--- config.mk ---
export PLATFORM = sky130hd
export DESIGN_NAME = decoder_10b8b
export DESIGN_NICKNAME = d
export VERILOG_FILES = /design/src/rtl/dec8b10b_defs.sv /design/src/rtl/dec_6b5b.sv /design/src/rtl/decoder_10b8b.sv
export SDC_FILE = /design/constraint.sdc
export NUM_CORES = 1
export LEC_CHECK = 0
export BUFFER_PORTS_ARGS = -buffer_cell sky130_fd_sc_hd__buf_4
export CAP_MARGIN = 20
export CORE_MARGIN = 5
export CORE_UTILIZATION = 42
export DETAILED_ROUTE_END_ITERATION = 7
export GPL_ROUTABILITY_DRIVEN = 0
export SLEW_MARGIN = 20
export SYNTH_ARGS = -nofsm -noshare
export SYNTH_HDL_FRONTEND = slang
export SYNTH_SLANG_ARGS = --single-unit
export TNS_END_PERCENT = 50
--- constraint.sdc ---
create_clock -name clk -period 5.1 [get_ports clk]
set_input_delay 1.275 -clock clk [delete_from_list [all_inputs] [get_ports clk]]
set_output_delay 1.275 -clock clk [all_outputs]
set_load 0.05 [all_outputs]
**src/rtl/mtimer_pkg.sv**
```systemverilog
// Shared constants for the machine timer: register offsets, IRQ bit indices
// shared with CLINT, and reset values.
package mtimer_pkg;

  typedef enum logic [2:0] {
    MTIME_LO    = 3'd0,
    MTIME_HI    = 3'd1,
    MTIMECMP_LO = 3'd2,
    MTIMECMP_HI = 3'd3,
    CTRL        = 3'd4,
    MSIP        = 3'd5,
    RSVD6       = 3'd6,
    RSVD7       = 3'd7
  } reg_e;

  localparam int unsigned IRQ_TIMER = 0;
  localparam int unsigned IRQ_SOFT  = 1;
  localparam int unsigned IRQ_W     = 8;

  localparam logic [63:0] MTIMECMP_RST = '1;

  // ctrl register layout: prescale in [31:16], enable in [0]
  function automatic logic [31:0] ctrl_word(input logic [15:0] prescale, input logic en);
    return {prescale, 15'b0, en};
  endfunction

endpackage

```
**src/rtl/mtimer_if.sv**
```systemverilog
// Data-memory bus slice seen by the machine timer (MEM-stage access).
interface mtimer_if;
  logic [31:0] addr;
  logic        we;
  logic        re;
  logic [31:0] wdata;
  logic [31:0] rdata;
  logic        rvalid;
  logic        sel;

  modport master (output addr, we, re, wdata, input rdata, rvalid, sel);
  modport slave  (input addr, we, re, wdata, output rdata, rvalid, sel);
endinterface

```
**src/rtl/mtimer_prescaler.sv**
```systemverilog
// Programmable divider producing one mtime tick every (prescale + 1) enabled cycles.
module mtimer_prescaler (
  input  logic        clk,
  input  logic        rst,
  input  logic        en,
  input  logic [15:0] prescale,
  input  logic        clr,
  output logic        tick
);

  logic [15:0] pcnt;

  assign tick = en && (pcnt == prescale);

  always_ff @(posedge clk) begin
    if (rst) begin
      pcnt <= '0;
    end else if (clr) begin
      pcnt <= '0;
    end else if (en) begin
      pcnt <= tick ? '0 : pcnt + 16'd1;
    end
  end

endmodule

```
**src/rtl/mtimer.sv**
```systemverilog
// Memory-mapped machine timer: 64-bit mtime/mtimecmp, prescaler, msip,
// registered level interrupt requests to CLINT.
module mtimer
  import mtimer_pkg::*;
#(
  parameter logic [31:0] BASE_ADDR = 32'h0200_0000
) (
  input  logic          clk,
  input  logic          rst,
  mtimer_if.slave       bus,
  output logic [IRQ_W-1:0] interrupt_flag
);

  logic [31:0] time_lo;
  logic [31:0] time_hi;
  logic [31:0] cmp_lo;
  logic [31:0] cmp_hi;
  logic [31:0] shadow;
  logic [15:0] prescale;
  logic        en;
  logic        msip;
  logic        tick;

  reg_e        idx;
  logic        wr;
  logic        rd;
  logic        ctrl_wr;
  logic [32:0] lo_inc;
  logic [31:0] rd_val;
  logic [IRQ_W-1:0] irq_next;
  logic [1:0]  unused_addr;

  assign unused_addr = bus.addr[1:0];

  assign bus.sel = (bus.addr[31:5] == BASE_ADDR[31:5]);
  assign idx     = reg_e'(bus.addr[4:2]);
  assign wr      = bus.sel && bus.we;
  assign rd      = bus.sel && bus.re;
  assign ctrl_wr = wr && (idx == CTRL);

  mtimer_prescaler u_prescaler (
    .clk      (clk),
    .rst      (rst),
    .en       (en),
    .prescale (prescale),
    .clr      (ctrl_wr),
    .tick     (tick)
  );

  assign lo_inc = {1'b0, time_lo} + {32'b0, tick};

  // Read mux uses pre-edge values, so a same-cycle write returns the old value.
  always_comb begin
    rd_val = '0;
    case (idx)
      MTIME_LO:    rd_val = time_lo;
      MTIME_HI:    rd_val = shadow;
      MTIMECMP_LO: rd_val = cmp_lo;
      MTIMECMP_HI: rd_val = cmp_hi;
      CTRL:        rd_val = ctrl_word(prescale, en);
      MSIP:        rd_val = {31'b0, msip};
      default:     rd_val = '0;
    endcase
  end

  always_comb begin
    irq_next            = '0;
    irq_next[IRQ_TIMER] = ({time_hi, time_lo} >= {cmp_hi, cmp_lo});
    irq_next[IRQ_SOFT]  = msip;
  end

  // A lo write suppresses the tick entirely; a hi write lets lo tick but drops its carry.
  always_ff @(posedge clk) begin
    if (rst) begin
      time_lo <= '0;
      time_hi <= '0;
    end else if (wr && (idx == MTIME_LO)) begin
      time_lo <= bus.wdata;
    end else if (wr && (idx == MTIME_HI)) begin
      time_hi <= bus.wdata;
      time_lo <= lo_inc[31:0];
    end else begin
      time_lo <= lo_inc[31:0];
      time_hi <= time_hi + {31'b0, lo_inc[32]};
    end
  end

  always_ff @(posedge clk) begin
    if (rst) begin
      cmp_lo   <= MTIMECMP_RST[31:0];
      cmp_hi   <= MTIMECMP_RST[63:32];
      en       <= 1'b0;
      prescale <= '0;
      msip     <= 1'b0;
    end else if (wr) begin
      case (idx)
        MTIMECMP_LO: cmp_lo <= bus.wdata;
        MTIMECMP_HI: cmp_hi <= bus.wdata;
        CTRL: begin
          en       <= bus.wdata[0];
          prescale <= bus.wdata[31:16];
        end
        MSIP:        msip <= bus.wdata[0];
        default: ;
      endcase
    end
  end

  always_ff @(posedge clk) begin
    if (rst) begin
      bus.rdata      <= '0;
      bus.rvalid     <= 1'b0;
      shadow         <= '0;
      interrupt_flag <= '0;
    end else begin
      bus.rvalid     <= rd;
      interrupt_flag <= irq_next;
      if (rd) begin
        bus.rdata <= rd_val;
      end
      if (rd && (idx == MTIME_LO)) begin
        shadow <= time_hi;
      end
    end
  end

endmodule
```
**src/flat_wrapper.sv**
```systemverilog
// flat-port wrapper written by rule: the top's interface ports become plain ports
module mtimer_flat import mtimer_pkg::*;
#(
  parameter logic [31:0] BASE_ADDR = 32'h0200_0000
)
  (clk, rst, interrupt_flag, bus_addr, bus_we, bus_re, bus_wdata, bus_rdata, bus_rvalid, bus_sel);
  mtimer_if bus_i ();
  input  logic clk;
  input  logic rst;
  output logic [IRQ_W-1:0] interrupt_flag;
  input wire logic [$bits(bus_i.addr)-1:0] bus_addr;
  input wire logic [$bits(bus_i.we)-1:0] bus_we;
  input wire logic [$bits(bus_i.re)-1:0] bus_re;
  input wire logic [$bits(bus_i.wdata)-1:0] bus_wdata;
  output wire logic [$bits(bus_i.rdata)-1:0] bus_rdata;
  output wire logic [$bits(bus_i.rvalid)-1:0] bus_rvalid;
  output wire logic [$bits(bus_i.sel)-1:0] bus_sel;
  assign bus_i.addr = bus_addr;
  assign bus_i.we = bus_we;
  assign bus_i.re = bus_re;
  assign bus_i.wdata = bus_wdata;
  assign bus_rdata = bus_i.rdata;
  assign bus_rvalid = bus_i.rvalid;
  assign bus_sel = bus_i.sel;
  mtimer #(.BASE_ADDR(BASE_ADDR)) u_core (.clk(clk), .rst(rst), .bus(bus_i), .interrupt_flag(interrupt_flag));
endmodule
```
┄┄┄┄┄┄┄┄┄┄
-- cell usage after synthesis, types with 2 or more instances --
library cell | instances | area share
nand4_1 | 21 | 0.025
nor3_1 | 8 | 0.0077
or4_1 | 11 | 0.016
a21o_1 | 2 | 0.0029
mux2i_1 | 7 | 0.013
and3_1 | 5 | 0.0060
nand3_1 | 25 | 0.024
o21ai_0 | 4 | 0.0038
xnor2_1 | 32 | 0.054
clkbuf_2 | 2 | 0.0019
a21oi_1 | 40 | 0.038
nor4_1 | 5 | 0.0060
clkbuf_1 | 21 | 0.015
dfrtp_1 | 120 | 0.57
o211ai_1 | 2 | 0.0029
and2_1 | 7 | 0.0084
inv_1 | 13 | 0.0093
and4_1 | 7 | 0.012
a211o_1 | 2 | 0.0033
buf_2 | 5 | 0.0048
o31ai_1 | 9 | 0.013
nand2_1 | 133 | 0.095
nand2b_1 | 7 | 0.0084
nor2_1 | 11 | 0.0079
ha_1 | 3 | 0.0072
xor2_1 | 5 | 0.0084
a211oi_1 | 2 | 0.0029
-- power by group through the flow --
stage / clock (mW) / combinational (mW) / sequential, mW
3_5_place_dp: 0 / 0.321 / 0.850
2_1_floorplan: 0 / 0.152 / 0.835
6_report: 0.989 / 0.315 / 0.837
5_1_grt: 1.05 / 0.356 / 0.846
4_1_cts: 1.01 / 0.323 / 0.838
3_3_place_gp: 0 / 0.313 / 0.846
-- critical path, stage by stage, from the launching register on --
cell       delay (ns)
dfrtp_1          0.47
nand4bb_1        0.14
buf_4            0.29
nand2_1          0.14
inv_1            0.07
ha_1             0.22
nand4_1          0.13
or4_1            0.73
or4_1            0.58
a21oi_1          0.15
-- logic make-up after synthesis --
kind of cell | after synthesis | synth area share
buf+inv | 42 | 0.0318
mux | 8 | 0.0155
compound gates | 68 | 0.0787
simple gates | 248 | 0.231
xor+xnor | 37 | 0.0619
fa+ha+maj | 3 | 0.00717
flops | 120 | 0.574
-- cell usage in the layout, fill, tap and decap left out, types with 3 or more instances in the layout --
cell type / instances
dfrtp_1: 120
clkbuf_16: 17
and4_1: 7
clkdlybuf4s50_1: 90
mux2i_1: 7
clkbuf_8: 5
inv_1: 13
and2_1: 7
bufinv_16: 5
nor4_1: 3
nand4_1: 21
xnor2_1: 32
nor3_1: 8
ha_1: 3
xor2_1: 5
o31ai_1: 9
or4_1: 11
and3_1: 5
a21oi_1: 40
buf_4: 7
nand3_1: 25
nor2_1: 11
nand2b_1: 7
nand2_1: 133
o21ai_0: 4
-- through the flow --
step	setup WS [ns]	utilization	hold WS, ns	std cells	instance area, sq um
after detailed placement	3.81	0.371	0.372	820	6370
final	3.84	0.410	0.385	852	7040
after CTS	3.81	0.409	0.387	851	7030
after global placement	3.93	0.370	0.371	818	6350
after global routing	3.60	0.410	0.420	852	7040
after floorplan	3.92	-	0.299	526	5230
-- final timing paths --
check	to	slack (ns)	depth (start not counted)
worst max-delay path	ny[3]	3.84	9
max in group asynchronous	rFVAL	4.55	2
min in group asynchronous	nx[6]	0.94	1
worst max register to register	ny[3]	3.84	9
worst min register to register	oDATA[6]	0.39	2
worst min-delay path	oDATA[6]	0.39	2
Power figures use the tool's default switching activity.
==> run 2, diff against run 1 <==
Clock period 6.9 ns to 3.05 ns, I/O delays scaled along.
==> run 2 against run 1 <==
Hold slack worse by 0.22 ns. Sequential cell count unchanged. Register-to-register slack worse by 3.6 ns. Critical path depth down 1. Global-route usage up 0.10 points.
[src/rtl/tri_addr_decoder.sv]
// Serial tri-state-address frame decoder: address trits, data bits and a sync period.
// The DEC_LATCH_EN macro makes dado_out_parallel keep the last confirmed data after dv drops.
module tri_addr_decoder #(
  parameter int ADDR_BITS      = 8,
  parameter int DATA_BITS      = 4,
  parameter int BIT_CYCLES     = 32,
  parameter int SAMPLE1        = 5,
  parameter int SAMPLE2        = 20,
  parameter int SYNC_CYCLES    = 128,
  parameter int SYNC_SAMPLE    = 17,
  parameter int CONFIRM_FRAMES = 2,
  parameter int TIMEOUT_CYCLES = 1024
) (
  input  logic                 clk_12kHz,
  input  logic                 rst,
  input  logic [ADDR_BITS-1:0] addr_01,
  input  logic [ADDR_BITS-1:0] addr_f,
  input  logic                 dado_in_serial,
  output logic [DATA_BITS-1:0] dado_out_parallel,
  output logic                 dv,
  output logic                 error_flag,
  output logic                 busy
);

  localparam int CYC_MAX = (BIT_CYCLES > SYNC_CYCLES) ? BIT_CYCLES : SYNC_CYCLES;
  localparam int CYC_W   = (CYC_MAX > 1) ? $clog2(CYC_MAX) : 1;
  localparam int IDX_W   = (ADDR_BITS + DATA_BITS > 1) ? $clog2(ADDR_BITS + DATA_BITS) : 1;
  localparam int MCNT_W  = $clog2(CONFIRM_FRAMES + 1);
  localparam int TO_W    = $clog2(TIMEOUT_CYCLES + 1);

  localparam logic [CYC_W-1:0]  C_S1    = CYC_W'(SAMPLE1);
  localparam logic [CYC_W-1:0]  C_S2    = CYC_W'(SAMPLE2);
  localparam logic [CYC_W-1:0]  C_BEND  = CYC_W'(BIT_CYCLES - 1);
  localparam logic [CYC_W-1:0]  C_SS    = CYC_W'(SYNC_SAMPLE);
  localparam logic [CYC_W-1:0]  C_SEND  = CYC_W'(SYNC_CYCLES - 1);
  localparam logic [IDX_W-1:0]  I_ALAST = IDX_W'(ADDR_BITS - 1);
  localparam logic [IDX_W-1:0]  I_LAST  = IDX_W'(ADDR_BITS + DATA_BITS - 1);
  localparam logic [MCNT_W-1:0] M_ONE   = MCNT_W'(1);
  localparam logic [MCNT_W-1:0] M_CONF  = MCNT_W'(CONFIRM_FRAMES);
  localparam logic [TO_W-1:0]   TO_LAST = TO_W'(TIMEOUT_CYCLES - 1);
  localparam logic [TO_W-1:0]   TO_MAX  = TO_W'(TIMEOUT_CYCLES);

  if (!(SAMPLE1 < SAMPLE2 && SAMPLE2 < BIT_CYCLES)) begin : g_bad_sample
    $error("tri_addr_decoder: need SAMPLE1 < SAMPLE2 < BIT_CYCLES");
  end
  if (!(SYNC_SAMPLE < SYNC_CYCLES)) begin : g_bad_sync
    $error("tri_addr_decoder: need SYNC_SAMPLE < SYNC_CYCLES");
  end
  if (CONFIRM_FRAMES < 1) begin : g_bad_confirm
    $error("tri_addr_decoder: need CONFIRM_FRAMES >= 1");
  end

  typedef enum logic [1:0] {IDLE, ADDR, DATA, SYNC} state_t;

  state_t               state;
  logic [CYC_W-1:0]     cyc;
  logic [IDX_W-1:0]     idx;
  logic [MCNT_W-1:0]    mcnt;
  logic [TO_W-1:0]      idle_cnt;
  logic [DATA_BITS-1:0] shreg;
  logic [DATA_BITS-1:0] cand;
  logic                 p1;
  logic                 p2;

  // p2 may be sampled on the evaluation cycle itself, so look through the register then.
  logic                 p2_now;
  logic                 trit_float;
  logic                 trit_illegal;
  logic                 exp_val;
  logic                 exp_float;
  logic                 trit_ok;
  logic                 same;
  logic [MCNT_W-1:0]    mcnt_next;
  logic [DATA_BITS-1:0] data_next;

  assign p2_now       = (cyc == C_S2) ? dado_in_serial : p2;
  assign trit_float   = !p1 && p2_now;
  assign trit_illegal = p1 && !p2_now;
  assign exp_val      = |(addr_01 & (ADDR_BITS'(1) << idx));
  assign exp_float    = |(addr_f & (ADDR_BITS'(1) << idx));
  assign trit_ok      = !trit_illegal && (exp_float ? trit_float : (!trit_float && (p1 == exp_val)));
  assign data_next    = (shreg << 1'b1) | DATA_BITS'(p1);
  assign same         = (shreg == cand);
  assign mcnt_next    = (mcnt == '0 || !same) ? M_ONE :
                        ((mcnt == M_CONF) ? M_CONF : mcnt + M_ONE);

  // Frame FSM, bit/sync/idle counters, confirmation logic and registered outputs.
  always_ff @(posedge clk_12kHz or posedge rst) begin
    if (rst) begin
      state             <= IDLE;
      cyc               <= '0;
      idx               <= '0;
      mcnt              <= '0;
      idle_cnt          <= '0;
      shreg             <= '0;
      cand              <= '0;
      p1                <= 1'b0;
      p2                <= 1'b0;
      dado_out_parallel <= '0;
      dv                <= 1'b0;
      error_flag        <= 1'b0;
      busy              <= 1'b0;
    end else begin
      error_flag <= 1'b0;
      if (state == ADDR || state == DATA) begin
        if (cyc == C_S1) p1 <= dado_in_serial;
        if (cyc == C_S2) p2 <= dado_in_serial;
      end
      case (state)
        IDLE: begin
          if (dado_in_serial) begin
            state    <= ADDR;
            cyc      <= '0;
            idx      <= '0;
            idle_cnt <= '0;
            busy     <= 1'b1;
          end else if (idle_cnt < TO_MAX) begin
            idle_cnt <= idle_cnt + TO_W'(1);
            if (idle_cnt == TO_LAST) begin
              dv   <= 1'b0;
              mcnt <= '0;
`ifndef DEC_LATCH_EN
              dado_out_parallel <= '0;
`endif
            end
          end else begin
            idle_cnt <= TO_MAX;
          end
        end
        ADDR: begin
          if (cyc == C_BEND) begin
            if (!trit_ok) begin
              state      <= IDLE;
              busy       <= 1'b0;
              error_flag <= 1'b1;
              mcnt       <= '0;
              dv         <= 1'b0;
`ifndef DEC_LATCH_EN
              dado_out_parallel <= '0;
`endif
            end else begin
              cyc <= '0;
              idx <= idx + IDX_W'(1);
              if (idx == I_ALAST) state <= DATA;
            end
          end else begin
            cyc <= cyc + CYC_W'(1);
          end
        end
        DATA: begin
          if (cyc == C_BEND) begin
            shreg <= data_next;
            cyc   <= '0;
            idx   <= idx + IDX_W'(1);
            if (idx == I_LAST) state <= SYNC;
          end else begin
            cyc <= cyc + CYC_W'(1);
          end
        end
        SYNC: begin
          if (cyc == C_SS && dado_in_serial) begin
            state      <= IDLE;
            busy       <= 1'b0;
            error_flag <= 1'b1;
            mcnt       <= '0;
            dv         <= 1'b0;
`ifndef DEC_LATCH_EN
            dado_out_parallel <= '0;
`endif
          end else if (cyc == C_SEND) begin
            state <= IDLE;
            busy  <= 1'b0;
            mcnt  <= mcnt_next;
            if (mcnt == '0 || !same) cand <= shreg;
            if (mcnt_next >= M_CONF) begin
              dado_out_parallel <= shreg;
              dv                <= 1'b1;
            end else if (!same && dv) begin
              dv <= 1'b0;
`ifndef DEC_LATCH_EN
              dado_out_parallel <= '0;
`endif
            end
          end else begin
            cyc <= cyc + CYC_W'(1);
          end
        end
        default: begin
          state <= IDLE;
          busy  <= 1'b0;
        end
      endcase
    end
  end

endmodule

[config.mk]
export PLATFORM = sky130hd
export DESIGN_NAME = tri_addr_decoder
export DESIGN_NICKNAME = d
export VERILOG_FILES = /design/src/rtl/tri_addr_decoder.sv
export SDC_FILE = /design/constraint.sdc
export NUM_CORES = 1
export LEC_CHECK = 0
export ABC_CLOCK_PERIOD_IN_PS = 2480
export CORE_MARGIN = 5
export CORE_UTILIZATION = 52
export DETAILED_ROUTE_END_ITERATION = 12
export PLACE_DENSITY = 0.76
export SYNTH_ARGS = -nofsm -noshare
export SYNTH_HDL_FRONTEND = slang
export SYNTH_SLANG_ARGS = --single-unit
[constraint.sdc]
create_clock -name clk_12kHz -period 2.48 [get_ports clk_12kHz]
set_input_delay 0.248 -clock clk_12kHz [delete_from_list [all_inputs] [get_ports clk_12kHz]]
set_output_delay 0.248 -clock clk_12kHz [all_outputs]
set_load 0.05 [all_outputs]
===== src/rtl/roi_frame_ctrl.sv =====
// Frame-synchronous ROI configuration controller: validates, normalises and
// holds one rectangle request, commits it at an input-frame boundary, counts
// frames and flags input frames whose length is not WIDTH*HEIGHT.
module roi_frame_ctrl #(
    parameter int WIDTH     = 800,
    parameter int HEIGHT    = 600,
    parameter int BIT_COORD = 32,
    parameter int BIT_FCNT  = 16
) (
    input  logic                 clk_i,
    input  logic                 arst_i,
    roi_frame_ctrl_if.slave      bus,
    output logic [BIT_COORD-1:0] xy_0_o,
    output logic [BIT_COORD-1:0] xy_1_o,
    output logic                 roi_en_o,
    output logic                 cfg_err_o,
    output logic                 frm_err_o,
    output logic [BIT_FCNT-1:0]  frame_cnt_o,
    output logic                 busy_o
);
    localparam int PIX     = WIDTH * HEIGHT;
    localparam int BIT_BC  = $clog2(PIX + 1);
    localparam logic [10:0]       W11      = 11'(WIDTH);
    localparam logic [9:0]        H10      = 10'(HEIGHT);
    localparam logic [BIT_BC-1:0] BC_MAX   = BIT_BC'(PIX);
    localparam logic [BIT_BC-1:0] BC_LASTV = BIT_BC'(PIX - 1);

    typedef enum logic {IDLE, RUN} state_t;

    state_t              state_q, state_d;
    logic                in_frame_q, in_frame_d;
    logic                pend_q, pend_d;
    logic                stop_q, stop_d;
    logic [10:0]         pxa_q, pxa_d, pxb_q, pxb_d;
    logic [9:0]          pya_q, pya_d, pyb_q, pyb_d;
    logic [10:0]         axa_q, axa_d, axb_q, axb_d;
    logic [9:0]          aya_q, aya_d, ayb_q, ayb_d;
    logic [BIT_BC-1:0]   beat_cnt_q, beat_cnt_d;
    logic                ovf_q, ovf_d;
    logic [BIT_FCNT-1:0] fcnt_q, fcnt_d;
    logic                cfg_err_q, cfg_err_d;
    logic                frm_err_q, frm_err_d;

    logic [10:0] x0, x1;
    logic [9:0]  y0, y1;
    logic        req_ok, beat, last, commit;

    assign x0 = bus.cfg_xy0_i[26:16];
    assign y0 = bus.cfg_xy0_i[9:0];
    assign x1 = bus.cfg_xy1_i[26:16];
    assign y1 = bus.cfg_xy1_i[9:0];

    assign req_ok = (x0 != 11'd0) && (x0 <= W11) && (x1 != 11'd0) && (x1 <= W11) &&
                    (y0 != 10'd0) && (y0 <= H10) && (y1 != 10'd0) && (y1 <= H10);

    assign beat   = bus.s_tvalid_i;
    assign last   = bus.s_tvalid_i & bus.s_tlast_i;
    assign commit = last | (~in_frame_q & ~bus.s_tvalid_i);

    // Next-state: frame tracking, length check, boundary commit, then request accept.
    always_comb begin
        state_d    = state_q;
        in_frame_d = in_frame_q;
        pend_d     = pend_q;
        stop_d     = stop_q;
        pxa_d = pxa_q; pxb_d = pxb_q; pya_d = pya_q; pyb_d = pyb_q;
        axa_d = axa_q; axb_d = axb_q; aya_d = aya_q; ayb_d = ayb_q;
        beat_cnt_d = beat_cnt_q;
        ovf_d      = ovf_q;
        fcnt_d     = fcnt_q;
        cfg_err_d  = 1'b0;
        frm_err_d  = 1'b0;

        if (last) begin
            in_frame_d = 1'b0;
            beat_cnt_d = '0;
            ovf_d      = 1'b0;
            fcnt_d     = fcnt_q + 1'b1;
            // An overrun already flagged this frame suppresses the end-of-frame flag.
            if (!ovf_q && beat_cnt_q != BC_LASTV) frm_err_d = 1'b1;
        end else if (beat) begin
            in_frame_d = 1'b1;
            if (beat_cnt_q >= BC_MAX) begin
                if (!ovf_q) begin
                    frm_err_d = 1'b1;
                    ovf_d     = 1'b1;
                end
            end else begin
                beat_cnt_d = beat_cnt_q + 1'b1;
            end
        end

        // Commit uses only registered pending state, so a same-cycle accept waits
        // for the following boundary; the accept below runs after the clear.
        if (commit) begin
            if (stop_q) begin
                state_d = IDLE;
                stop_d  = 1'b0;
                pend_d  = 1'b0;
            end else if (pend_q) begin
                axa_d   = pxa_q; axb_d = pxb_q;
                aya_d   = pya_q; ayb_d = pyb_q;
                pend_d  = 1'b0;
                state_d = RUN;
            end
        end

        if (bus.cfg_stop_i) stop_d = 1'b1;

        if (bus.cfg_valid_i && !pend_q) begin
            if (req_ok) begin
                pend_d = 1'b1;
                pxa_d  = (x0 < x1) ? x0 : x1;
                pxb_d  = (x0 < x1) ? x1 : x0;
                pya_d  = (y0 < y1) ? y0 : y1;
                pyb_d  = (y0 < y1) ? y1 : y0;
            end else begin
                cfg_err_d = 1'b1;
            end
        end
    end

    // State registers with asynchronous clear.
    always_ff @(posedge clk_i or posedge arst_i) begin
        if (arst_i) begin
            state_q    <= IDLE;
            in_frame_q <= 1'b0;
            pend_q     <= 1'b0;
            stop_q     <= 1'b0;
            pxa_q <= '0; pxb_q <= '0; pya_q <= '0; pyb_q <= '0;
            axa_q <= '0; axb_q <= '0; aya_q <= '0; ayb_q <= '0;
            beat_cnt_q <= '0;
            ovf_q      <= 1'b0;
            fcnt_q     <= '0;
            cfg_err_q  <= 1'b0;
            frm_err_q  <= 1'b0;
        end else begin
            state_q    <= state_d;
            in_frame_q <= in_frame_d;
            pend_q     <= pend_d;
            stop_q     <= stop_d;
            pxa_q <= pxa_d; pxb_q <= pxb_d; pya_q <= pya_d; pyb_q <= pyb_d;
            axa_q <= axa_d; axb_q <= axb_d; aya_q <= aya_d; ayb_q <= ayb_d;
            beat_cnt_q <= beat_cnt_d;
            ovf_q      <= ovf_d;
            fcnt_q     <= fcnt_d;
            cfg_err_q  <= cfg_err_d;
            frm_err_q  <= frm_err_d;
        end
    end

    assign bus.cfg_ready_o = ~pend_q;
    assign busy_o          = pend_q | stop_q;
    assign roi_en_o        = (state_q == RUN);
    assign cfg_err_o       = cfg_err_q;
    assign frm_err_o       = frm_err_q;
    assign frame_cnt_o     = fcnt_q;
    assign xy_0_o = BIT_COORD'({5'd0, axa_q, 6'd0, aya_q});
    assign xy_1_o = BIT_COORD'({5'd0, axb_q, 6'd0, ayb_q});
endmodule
┄┄┄┄┄┄┄┄┄┄
• [INSTRUCTIONS FOR THE TASK]: Only lines with the word "synthesis" are wanted, so copy each one from the records.

• [RESPONSE AREA]:
-- cell usage after synthesis, types with 2 or more instances --
-- logic make-up after synthesis --
kind of cell | after synthesis | synth area share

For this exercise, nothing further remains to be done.